BACKGROUND: The NLRP3 inflammasome drives chronic inflammation and contributes to the pathogenesis of multiple sclerosis (MS). This study aimed to elucidate a novel post-transcriptional regulatory mechanism controlling NLRP3 expression in microglia under lipopolysaccharide (LPS) stimulation. METHODS: The experimental autoimmune encephalomyelitis (EAE) mouse model of MS was established and divided into four groups: Sham, EAE, EAE + Lv-con (control lentivirus), and EAE + Lv-FMR1 (FMR1-overexpressing lentivirus). BV2 microglial cells were stimulated with LPS and adenosine triphosphate (ATP). mRNA and protein levels were assessed by qPCR, western blot, immunofluorescence, and immunohistochemistry.
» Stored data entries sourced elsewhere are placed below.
### config.mk
export PLATFORM = sky130hd
export DESIGN_NAME = nmls_ctrl
export DESIGN_NICKNAME = d
export VERILOG_FILES = /design/src/hdl/nmls_pkg.sv /design/src/hdl/nmls_ctrl.sv
export VERILOG_INCLUDE_DIRS = /design/src /design/src/hdl
export SDC_FILE = /design/constraint.sdc
export NUM_CORES = 1
export LEC_CHECK = 0
export ABC_CLOCK_PERIOD_IN_PS = 1600
export BUFFER_PORTS_ARGS = -buffer_cell sky130_fd_sc_hd__buf_2
export CORE_AREA = 4 4 41 43
export DETAILED_ROUTE_END_ITERATION = 10
export DIE_AREA = 0 0 45 47
export PLACE_DENSITY = 0.7
export SYNTH_ARGS = -nofsm -noshare
export SYNTH_HDL_FRONTEND = slang
export SYNTH_SLANG_ARGS = --single-unit
### constraint.sdc
create_clock -name clk -period 1.6 [get_ports clk]
set_input_delay 0.24 -clock clk [delete_from_list [all_inputs] [get_ports clk]]
set_output_delay 0.24 -clock clk [all_outputs]
set_load 0.05 [all_outputs]
### src/hdl/nearest_mass_limit_strength_macros.svh
// Assertion macros shared by the nearest-mass limit strength modules
`ifndef NEAREST_MASS_LIMIT_STRENGTH_MACROS_SVH
`define NEAREST_MASS_LIMIT_STRENGTH_MACROS_SVH

// Same-cycle implication, sampled on clk, off during reset
`define NMLS_ASSERT_NOW(label, ante, cons) \
	label: assert property (@(posedge clk) disable iff (!arst_n) (ante) |-> (cons)) \
		else $error("%m: assertion failed");

// Next-cycle implication, sampled on clk, off during reset
`define NMLS_ASSERT_NEXT(label, ante, cons) \
	label: assert property (@(posedge clk) disable iff (!arst_n) (ante) |=> (cons)) \
		else $error("%m: assertion failed");

`endif

### src/hdl/nmls_pkg.sv
// Types and constants of the nearest-mass limit strength block
`timescale 1ns / 1ps

package nmls_pkg;

	localparam int MASS_W    = 24;
	localparam int LIM_W     = 32;
	localparam int XS_W      = 32;
	localparam int BR_W      = 17;
	localparam int IDX_W     = 8;
	localparam int LEN_W     = 9;
	localparam int PROD_W    = XS_W + BR_W;
	localparam int DVD_W     = 48;
	localparam int DVS_W     = 46;
	localparam int DIV_STEPS = DVD_W;
	localparam int CNT_W     = 6;

	// Outlier limit 1e9 held with 16 fraction bits (Q30.16 in 46 bits)
	localparam logic [DVS_W-1:0] OUTLIER_WIDE = 46'd65536000000000;
	localparam logic [31:0]      MAX32        = 32'hFFFF_FFFF;

	localparam logic OP_LOAD  = 1'b0;
	localparam logic OP_QUERY = 1'b1;

	localparam logic [1:0] ERR_OK         = 2'd0;
	localparam logic [1:0] ERR_EMPTY      = 2'd1;
	localparam logic [1:0] ERR_ZERO_LIMIT = 2'd2;

	// Commands from the controller to the datapath
	typedef struct packed {
		logic load_wr;
		logic q_start;
		logic issue;
		logic set_empty;
		logic select;
		logic div_step;
		logic finish;
	} nmls_cmd_t;

	// Status from the datapath to the controller
	typedef struct packed {
		logic len_zero;
		logic issue_last;
		logic zero_lim;
		logic div_last;
	} nmls_sts_t;

endpackage

### src/hdl/nmls_ctrl.sv
// Controller state machine of the nearest-mass limit strength block
`timescale 1ns / 1ps
`include "nearest_mass_limit_strength_macros.svh"

module nmls_ctrl import nmls_pkg::*; (
	input  logic      clk,
	input  logic      arst_n,
	input  logic      start,
	input  logic      operation,
	input  nmls_sts_t sts,
	output nmls_cmd_t cmd,
	output logic      busy,
	output logic      done
);

	typedef enum logic [6:0] {
		ST_IDLE   = 7'b0000001,
		ST_SCAN   = 7'b0000010,
		ST_DRAIN  = 7'b0000100,
		ST_SELECT = 7'b0001000,
		ST_DIV    = 7'b0010000,
		ST_FIN    = 7'b0100000,
		ST_RESULT = 7'b1000000
	} state_t;

	state_t state_q, state_d;

	// Hold the state
	always_ff @(posedge clk or negedge arst_n) begin
		if (!arst_n) begin
			state_q <= ST_IDLE;
		end else begin
			state_q <= state_d;
		end
	end

	// Next state and commands
	always_comb begin
		state_d = state_q;
		cmd     = '0;
		case (state_q)
			ST_IDLE: begin
				if (start) begin
					if (operation == OP_QUERY) begin
						cmd.q_start = 1'b1;
						state_d     = ST_SCAN;
					end else begin
						cmd.load_wr = 1'b1;
					end
				end
			end
			ST_SCAN: begin
				if (sts.len_zero) begin
					cmd.set_empty = 1'b1;
					state_d       = ST_RESULT;
				end else begin
					cmd.issue = 1'b1;
					if (sts.issue_last) begin
						state_d = ST_DRAIN;
					end
				end
			end
			ST_DRAIN: begin
				state_d = ST_SELECT;
			end
			ST_SELECT: begin
				cmd.select = 1'b1;
				state_d    = sts.zero_lim ? ST_RESULT : ST_DIV;
			end
			ST_DIV: begin
				cmd.div_step = 1'b1;
				if (sts.div_last) begin
					state_d = ST_FIN;
				end
			end
			ST_FIN: begin
				cmd.finish = 1'b1;
				state_d    = ST_RESULT;
			end
			ST_RESULT: begin
				state_d = ST_IDLE;
			end
			default: begin
				state_d = ST_IDLE;
			end
		endcase
	end

	assign busy = (state_q != ST_IDLE);
	assign done = (state_q == ST_RESULT);

	`NMLS_ASSERT_NEXT(a_query_goes_busy, start && !busy && operation == OP_QUERY, busy)
	`NMLS_ASSERT_NEXT(a_done_single, done, !done)
	`NMLS_ASSERT_NOW(a_done_busy, done, busy)

endmodule

* Yosys cells after proc, flatten, opt, wreduce, memory -nomap -nowiden
Index checks and enable logic that the tools add are counted.
** Cells by class
- Order comparisons :: 0
- Reductions and logical operators :: 1
- $add $sub $neg :: 0
- Equal/unequal tests :: 12
- Div/mod/pow operators :: 0
- Shift operators :: 0
- Bitwise logic cells :: 0
- Multipliers :: 0
- Muxes and demuxes :: 17
** Operator list (count)
- 7-bit two-way mux :: 6
- 7-bit case mux with 6 select lines :: 1
- 7-bit by 1-bit equality test with 1-bit output (second input constant) :: 1
- 7-bit by 2-bit equality test with 1-bit output (second input constant) :: 1
- 7-bit by 3-bit equality test with 1-bit output (second input constant) :: 1
- 7-bit by 4-bit equality test with 1-bit output (second input constant) :: 1
- 7-bit by 5-bit equality test with 1-bit output (second input constant) :: 1
- 7-bit by 6-bit equality test with 1-bit output (second input constant) :: 1
- 7-bit equality test (second input constant) :: 1
- 1-bit two-way mux :: 7
- 7-bit by 1-bit inequality test with 1-bit output (second input constant) :: 1
- 2-bit two-way mux :: 3
- 2-bit inequality test (second input constant) :: 3
- 4-bit AND reduction :: 1
- 3-bit inequality test (second input constant) :: 1
** Word-level totals
- Memory bits (writable) :: 0
- Bits in latches :: 0
- Output and inout port bits :: 9
- Logic and storage cells :: 31
- Bits in registers :: 7
- Memories kept :: 0
- Bits in read-only memories :: 0

* Logic depth before layout (Yosys ltp)
Gate-level depths: netlist of the first run.
- Depth after elaboration :: 3
- Mapped depth :: 5
- Mapped depth without buffers :: 4

* Worst setup path before layout of the first run
No wires, ideal clock.
- Kind :: register to output
- From :: register state_q[3]
- To :: output port cmd[6] (netlist bit)
- Data required time :: 1360 ps
- Arrival time :: 2171 ps
- Stages on the path, launching flop included :: 4
- Path buffers :: 0
- Setup slack :: -811 ps
- Cells stage by stage :: dfrtp_1 > nor3_2 > nand4b_1 > nor3b_2
** RTL lines
- from (decl) :: RTL line nmls_ctrl.sv:26 : state_t state_q, state_d;
- from (signal assigned) :: RTL line nmls_ctrl.sv:33 : state_q <= state_d;
- to (decl) :: RTL line nmls_ctrl.sv:11 : output nmls_cmd_t cmd,

==> results of run 1 <==
==> logic make-up after synthesis <==
| logic type | share of synthesized area |
|---|---|
| DFF | 0.3711 |
| xor gates and xnor gates | 0.01842 |
| buffers and inverters | 0.05788 |
| AOI/OAI and AO/OA | 0.1421 |
| and+or+nand+nor | 0.4106 |
==> cell usage after synthesis <==
cell | n | share of area
a21oi_1 | 1 | 0.011
a22oi_1 | 1 | 0.016
and2_1 | 1 | 0.013
and3_1 | 1 | 0.013
and3b_1 | 1 | 0.018
and4b_1 | 2 | 0.042
buf_2 | 1 | 0.011
buf_4 | 1 | 0.016
dfrtp_1 | 6 | 0.32
dfstp_2 | 1 | 0.055
inv_1 | 3 | 0.024
inv_2 | 1 | 0.0079
nand2b_1 | 1 | 0.013
nand2b_2 | 1 | 0.018
nand3_1 | 2 | 0.021
nand3_2 | 1 | 0.021
nand4b_1 | 1 | 0.018
nor2_1 | 6 | 0.047
nor2b_1 | 1 | 0.013
nor3_2 | 1 | 0.021
nor3b_2 | 3 | 0.079
nor4_2 | 1 | 0.026
nor4_4 | 1 | 0.045
o21ai_0 | 1 | 0.011
o22ai_1 | 2 | 0.026
o31a_1 | 1 | 0.018
o31ai_2 | 1 | 0.026
o32ai_2 | 1 | 0.034
xnor2_1 | 1 | 0.018
==> timing repair <==
action / 4_1_cts / 5_1_grt
hold endpoints to repair: 6 / 0
hold buffers: 1 / 0
endpoints found under the setup margin: 9 / 9
setup buffers: 8 / 1
pin swaps: 12 / 2
gates cloned: 0 / 0
resized for setup: 29 / 2
==> worst paths after layout <==
check,startpoint,endpoint,slack (ns),cells after the start
worst min-delay path,sts[0],state_q[4]$_DFFE_PN0P_,0.19,2
worst min register to register,state_q[6]$_DFFE_PN0P_,state_q[4]$_DFFE_PN0P_,0.71,3
worst max-delay path,state_q[4]$_DFFE_PN0P_,cmd[0],-0.13,4
min in group asynchronous,arst_n,state_q[5]$_DFFE_PN0P_,0.38,2
worst max register to register,state_q[4]$_DFFE_PN0P_,state_q[4]$_DFFE_PN0P_,0.14,5
max in group asynchronous,arst_n,state_q[0]$_DFFE_PN1P_,0.98,2
==> area by class of cell <==
class / count / area share
Timing Repair Buffer: 33 / 0.3288
Clock buffer: 4 / 0.03153
Multi-Input combinational cell: 33 / 0.3814
Inverter: 4 / 0.01802
Sequential cell: 7 / 0.2177
Tap cell: 15 / 0.02252
==> report_power, final <==
group	total, mW	switching (mW)	internal (mW)
Combinational	0.145	0.0793	0.0659
Clock	0.154	0.0588	0.0947
Sequential	0.196	0.0101	0.185
Total	0.494	0.148	0.346
==> per-layer routing <==
metal / up-vias / GRT usage
met5: - / 0
met4: 0 / 0.01754
met3: 0 / 0.02299
met2: 13 / 0.2684
met1: 226 / 0.1884
li1: 236 / -
==> per-stage QoR <==
step           hold WS [ns]  setup WS [ns]  setup TNS [ns]    util  cells
3_5_place_dp        0.08195       0.005872               0  0.4856     82
3_3_place_gp        0.07454        0.02310               0  0.4856     82
6_report             0.1884        -0.1308         -0.5298  0.6404     96
5_1_grt              0.1764        -0.2252          -1.223  0.6404     96
2_1_floorplan      -0.05559        -0.6271         -0.8310       -     46
4_1_cts              0.1856        -0.1352         -0.4463  0.6327     95
==> metrics.log, run 1 <==
INFO  metric path_delay_family = simple AND/OR/NAND/NOR gates
INFO  metric cts_num_sinks = 7
INFO  metric ctsLongestPathBuffers = 2
INFO  metric slew_headroom = 0.8110
INFO  metric largest_net_degree_at_the_start_of_global_routing = 8
INFO  metric finalHoldViolations = 0
INFO  metric finish.instance_area = 833.3 um^2
INFO  metric num-nets-final = 90
INFO  metric fp.coreArea = between 1000 and 1500 um^2
INFO  metric setup.worst_path.end_class = output port
INFO  metric shortest_period_the_worst_path_allows = 1.731 ns
INFO  metric total_area_of_multi_input_combinational_cells = 317.8 um^2
INFO  metric portBuffers = 16
INFO  metric wl_per_cell = roughly 13 um
INFO  metric synth.ff_latch_count = 7
INFO  metric final-max-slew-violation-count = 0
INFO  metric syn_inst = 46
INFO  metric clk_lat_worst_skew = 0.24 ns
INFO  metric syn_area = 475.5 um^2
INFO  metric critical_path.startpoint_type = flip-flop
INFO  metric largest_register_ffs = 7
INFO  metric placement_rows = 13
INFO  metric status = finished with violations
INFO  metric routed-via-count = 475
INFO  metric floorplan.initialDensity = 0.3654
INFO  metric die_height = around 47 um
INFO  metric worstSetupPathType = reg -> out
INFO  metric worst_slew_pin_slew = about 0.28 ns
INFO  metric die_area = 2115 um^2
INFO  metric dr.first_iter.drc_count = 4
INFO  metric ir_drop = 0.5067 mV
INFO  metric cap_violations = 0
INFO  metric violations = setup timing
INFO  metric placed_cell_area = approximately 630 um^2
INFO  metric n_fill_cell = roughly 120
INFO  metric yosys.cell_types.count = 29
INFO  metric setup_slack = -0.1308 ns
INFO  metric crit_path_cell_trace = nor4_4 -> nand2b_2 -> nor3b_2 -> buf_6
INFO  metric cellPowerDensity = roughly 590 nW/um^2
INFO  metric wirelength_met1 = about 510 um
INFO  metric critical_path.slowest_cell = dfrtp_1
INFO  metric critical_path_required = approximately 1.4 ns
INFO  metric mostFrequentLayoutCells = buf_4, buf_2, buf_6
INFO  metric vias_per_cell = a little under 5
INFO  metric antenna_violations_before_repair = 0
INFO  metric achievable_clock_frequency = roughly 0.58 GHz
INFO  metric finalCritPeriodShare = 1.082
INFO  metric post_route_cells_drive_above_1_share = 0.7037
INFO  metric seq_area = 181.4 um^2
INFO  metric route.antenna.remaining_nets = 0
INFO  metric registers.top_by_ff_count = state_q
INFO  metric clock_tree_from_tritoncts = yes
INFO  metric wire_length_on_met3 = roughly 66 um
INFO  metric cts-htree-levels = 1
INFO  metric leakagePower = 0.3780 nW
INFO  metric cts_root_buffer = clkbuf_4
INFO  metric routabilityCongestion = about 0.7
INFO  metric met2RoutedLength = approximately 720 um
INFO  metric detailed_place_hpwl = between 800 and 900 um
INFO  metric drcViolationCount = 0
INFO  metric largest_registers = state_q: 7 flops
INFO  metric setup_violations = 8
INFO  metric globalRouteTotalUtil = 0.1473
INFO  metric maxUsedRoutingLayer = met3
INFO  metric syn_area_per_cell = slightly above 10 um^2
INFO  metric cts_inserted_buffers = 3
INFO  metric worst_setup_hold_path_clk_slew = approximately 0.050 ns
INFO  metric fin_skew = ~0.0043 ns
INFO  metric worstHoldPathType = in -> reg
INFO  metric mostFrequentLayoutCell = buf_4
INFO  metric syn_nets = 54
INFO  metric antenna_cells_inserted = 0
INFO  metric syn2layout_area_growth = 75.26%
INFO  metric drt_pre_antenna_iters = 2
INFO  metric crit_arrival = about 1.5 ns
INFO  metric cp_num_buf_inv = 1
INFO  metric first_global_vias = ~530
INFO  metric grt_first_pass_wirelength = 2.277 mm
INFO  metric design_power_total = a little under 0.5 mW
INFO  metric unrepaired_setup_endpoints_after_global_routing = yes
INFO  metric die-width = about 45 um
INFO  metric grt.overflow.total = 0
INFO  metric routed_wl = around 1.3 mm
INFO  metric synth-warning-count = 0
INFO  metric yosysSeqAreaShare = 0.3711
INFO  metric critPathMaxFanout = 3
INFO  metric num_io_pins = 17
INFO  metric timing.critical_path.slowest_cell_delay = about 0.42 ns
(Power assumes the default switching activity.)
==> run 2: changes to the inputs <==
--- a/config.mk
+++ b/config.mk
@@ -8,10 +8,12 @@
 export LEC_CHECK = 0
 export ABC_CLOCK_PERIOD_IN_PS = 1600
 export BUFFER_PORTS_ARGS = -buffer_cell sky130_fd_sc_hd__buf_2
+export CAP_MARGIN = 20
 export CORE_AREA = 4 4 41 43
 export DETAILED_ROUTE_END_ITERATION = 10
 export DIE_AREA = 0 0 45 47
 export PLACE_DENSITY = 0.7
+export RECOVER_POWER = 50
 export SYNTH_ARGS = -nofsm -noshare
 export SYNTH_HDL_FRONTEND = slang
 export SYNTH_SLANG_ARGS = --single-unit
==> run 2 against run 1 <==
Net effect: the flow still finishes with violations (setup timing); clock-buffer cell count unchanged; highest routed layer unchanged; final area is 0.15% lower; combinational power hardly changed; global-route usage stayed put; worst setup slack about the same; clock power about the same; first-iteration DRC count stayed put; wire length is essentially flat; clock skew about the same; power about the same.
==> metrics.log, run 2 (synthesis gave the netlist of run 1 again) <==
INFO  metric status = finished with violations
INFO  metric violations = setup timing
INFO  metric cellPowerDensity = 593.7 nW/um^2
INFO  metric crit_path_cell_trace = nor4_4 -> nand2b_2 -> nor3b_2 -> buf_6
INFO  metric num-nets-final = 90
INFO  metric clock_tree_from_tritoncts = yes
INFO  metric slew_headroom = 0.7410
INFO  metric antenna_violations_before_repair = 0
INFO  metric globalRouteTotalUtil = 0.1473
INFO  metric worstHoldPathType = in -> reg
INFO  metric finalHoldViolations = 0
INFO  metric setup.worst_path.end_class = output port
INFO  metric die-width = ~45 um
INFO  metric n_fill_cell = 119
INFO  metric clk_lat_worst_skew = about 0.24 ns
INFO  metric cts_inserted_buffers = 3
INFO  metric largest_net_degree_at_the_start_of_global_routing = 8
INFO  metric largest_registers = state_q: 7 flops
INFO  metric cts-htree-levels = 1
INFO  metric dr.first_iter.drc_count = 4
INFO  metric cp_num_buf_inv = 1
INFO  metric route.antenna.remaining_nets = 0
INFO  metric unrepaired_setup_endpoints_after_global_routing = yes
INFO  metric routed-via-count = 475
INFO  metric drcViolationCount = 0
INFO  metric critical_path.startpoint_type = flip-flop
INFO  metric portBuffers = 16
INFO  metric shortest_period_the_worst_path_allows = between 1.5 and 2 ns
INFO  metric die_area = around 2100 um^2
INFO  metric worst_slew_pin_slew = 0.3885 ns
INFO  metric critical_path_required = 1.36 ns
INFO  metric drt_pre_antenna_iters = 2
INFO  metric achievable_clock_frequency = 0.5778 GHz
INFO  metric worst_case_setup_slack_after_placement = just under 0.006 ns
INFO  metric utilization = 0.6394
INFO  metric largest_register_ffs = 7
INFO  metric critPathMaxFanout = 3
INFO  metric placement_rows = 13
INFO  metric post_route_cells_drive_above_1_share = 0.6914
INFO  metric fp.coreArea = between 1000 and 1500 um^2
INFO  metric setup_slack = -0.1307 ns
INFO  metric cts_num_sinks = 7
INFO  metric detailed_place_hpwl = just under 900 um
INFO  metric cap_violations = 0
INFO  metric stdcell_count = between 90 and 100
INFO  metric fin_skew = between 0.004 and 0.005 ns
INFO  metric floorplan.initialDensity = 0.3654
INFO  metric ctsLongestPathBuffers = 2
INFO  metric leakagePower = 0.3753 nW
INFO  metric path_delay_family = simple AND/OR/NAND/NOR gates
INFO  metric timing.critical_path.slowest_cell_delay = about 0.42 ns
INFO  metric mostFrequentLayoutCell = buf_4
INFO  metric worst_setup_hold_path_clk_slew = approximately 0.050 ns
INFO  metric ir_drop = just over 0.5 mV
INFO  metric syn2layout_area_growth = 75.00%
INFO  metric routed_wl = roughly 1.3 mm
INFO  metric numPlacedInstances = 82
INFO  metric cts_root_buffer = clkbuf_4
INFO  metric first_global_vias = approximately 530
INFO  metric vias_per_cell = ~4.9
INFO  metric num_io_pins = 17
INFO  metric grt_first_pass_wirelength = 2.277 mm
INFO  metric setup_violations = 8
INFO  metric wl_per_cell = between 10 and 15 um
INFO  metric finalCritPeriodShare = 1.082
INFO  metric final-max-slew-violation-count = 0
INFO  metric antenna_cells_inserted = 0
INFO  metric critical_path.slowest_cell = dfrtp_1
INFO  metric worstSetupPathType = reg -> out
INFO  metric die_height = between 40 and 50 um
INFO  metric grt.overflow.total = 0
INFO  metric mostFrequentLayoutCells = buf_4, buf_6, buf_2
INFO  metric routabilityCongestion = between 0.7 and 0.8
INFO  metric registers.top_by_ff_count = state_q
INFO  metric crit_arrival = between 1 and 1.5 ns
==> run 2: changes by cell type in the layout (fill, tap and decap cells not counted) <==
| cell | previous run | this run |
|---|---|---|
| buf_2 | 7 | 6 |
| clkbuf_1 | 1 | 2 |
==> run 2: metrics by stage <==
step | hold WS (ns) | TNS (ns) | power [mW] | instance area [um^2]
floorplan | -0.05559 | -0.8310 | 0.2696 | 499.2
global placement | 0.07454 | 0 | 0.3049 | 631.9
detailed placement | 0.08195 | 0 | 0.3055 | 631.9
CTS | 0.1856 | -0.4463 | 0.4917 | 823.3
global route | 0.1764 | -1.223 | 0.5264 | 832.0
finish | 0.1885 | -0.5299 | 0.4940 | 832.0
==> run 2: repair_timing <==
item | in CTS | in global routing
endpoints found under the hold margin | 6 | 0
hold buffers | 1 | 0
pin swaps | 12 | 2
endpoints found under the setup margin | 9 | 9
buffers inserted | 8 | 1
gates resized for setup | 29 | 2
==> run 2: area by class of cell <==
type	instances	area (um^2)	area share
inverter	4	15.01	0.01805
clock buffer	4	26.28	0.03158
tap	15	18.77	0.02256
multi-input combinational	33	317.8	0.3820
timing repair buffer	33	272.8	0.3278
sequential	7	181.4	0.2180
==> run 2: where the power goes <==
group	internal, mW	leakage [nW]	switching (mW)	total [mW]
clock network	0.0947	0.0150	0.0587	0.153
registers	0.185	0.0871	0.0101	0.196
logic	0.0656	0.273	0.0793	0.145
==> run 2: path summary, 6_finish.rpt <==
| check | from | end | slack (ns) | cells past startpoint |
|---|---|---|---|---|
| max | state_q[4]$_DFFE_PN0P_ | cmd[0] | -0.13 | 4 |
| min | sts[0] | state_q[4]$_DFFE_PN0P_ | 0.19 | 2 |
| max reg2reg | state_q[4]$_DFFE_PN0P_ | state_q[4]$_DFFE_PN0P_ | 0.14 | 5 |
| min reg2reg | state_q[6]$_DFFE_PN0P_ | state_q[4]$_DFFE_PN0P_ | 0.71 | 3 |
| max in group asynchronous | arst_n | state_q[0]$_DFFE_PN1P_ | 0.84 | 2 |
| min in group asynchronous | arst_n | state_q[5]$_DFFE_PN0P_ | 0.45 | 2 |
==> run 2: per-layer routing <==
layer	wire, um	vias up	part of all wire	track usage
met5	0	-	0	0
met4	0	0	0	0.01754
met3	66	0	0.051	0.02299
met2	716	13	0.55	0.2684
met1	509	226	0.39	0.1884
li1	-	236	-	-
Caspase-1 activity and IL-1β/IL-18 levels were quantified using commercial assay kits. RNA-binding proteins (RBPs) interacting with NLRP3 mRNA were identified by RNA pull-down combined with mass spectrometry. NLRP3 mRNA stability was analyzed using Actinomycin D. RESULTS: NLRP3 inflammasome activation was confirmed in the spinal cords of EAE mice and in LPS/ATP-stimulated BV2 cells. Lentivirus-mediated overexpression of FMR1 in EAE mice attenuated microglial activation (reduced IBA-1) and decreased NLRP3 expression compared to the EAE + Lv-con control group. Immunohistochemistry confirmed reduced caspase-1 deposition in the EAE + Lv-FMR1 group. Mechanistically, FMR1 directly interacted with the 3' untranslated region (3'UTR) of NLRP3 mRNA in LPS/ATP-treated BV2 cells, leading to mRNA destabilization and consequent suppression of NLRP3 protein expression. Functionally, FMR1 inhibited NLRP3 inflammasome activation by downregulating NLRP3. CONCLUSION: FMR1 suppresses NLRP3 inflammasome activation in both EAE mice and microglial cell models by destabilizing NLRP3 mRNA. This suggests that FMR1 possesses therapeutic potential for MS by dually regulating neuroinflammation and NLRP3-driven pathology.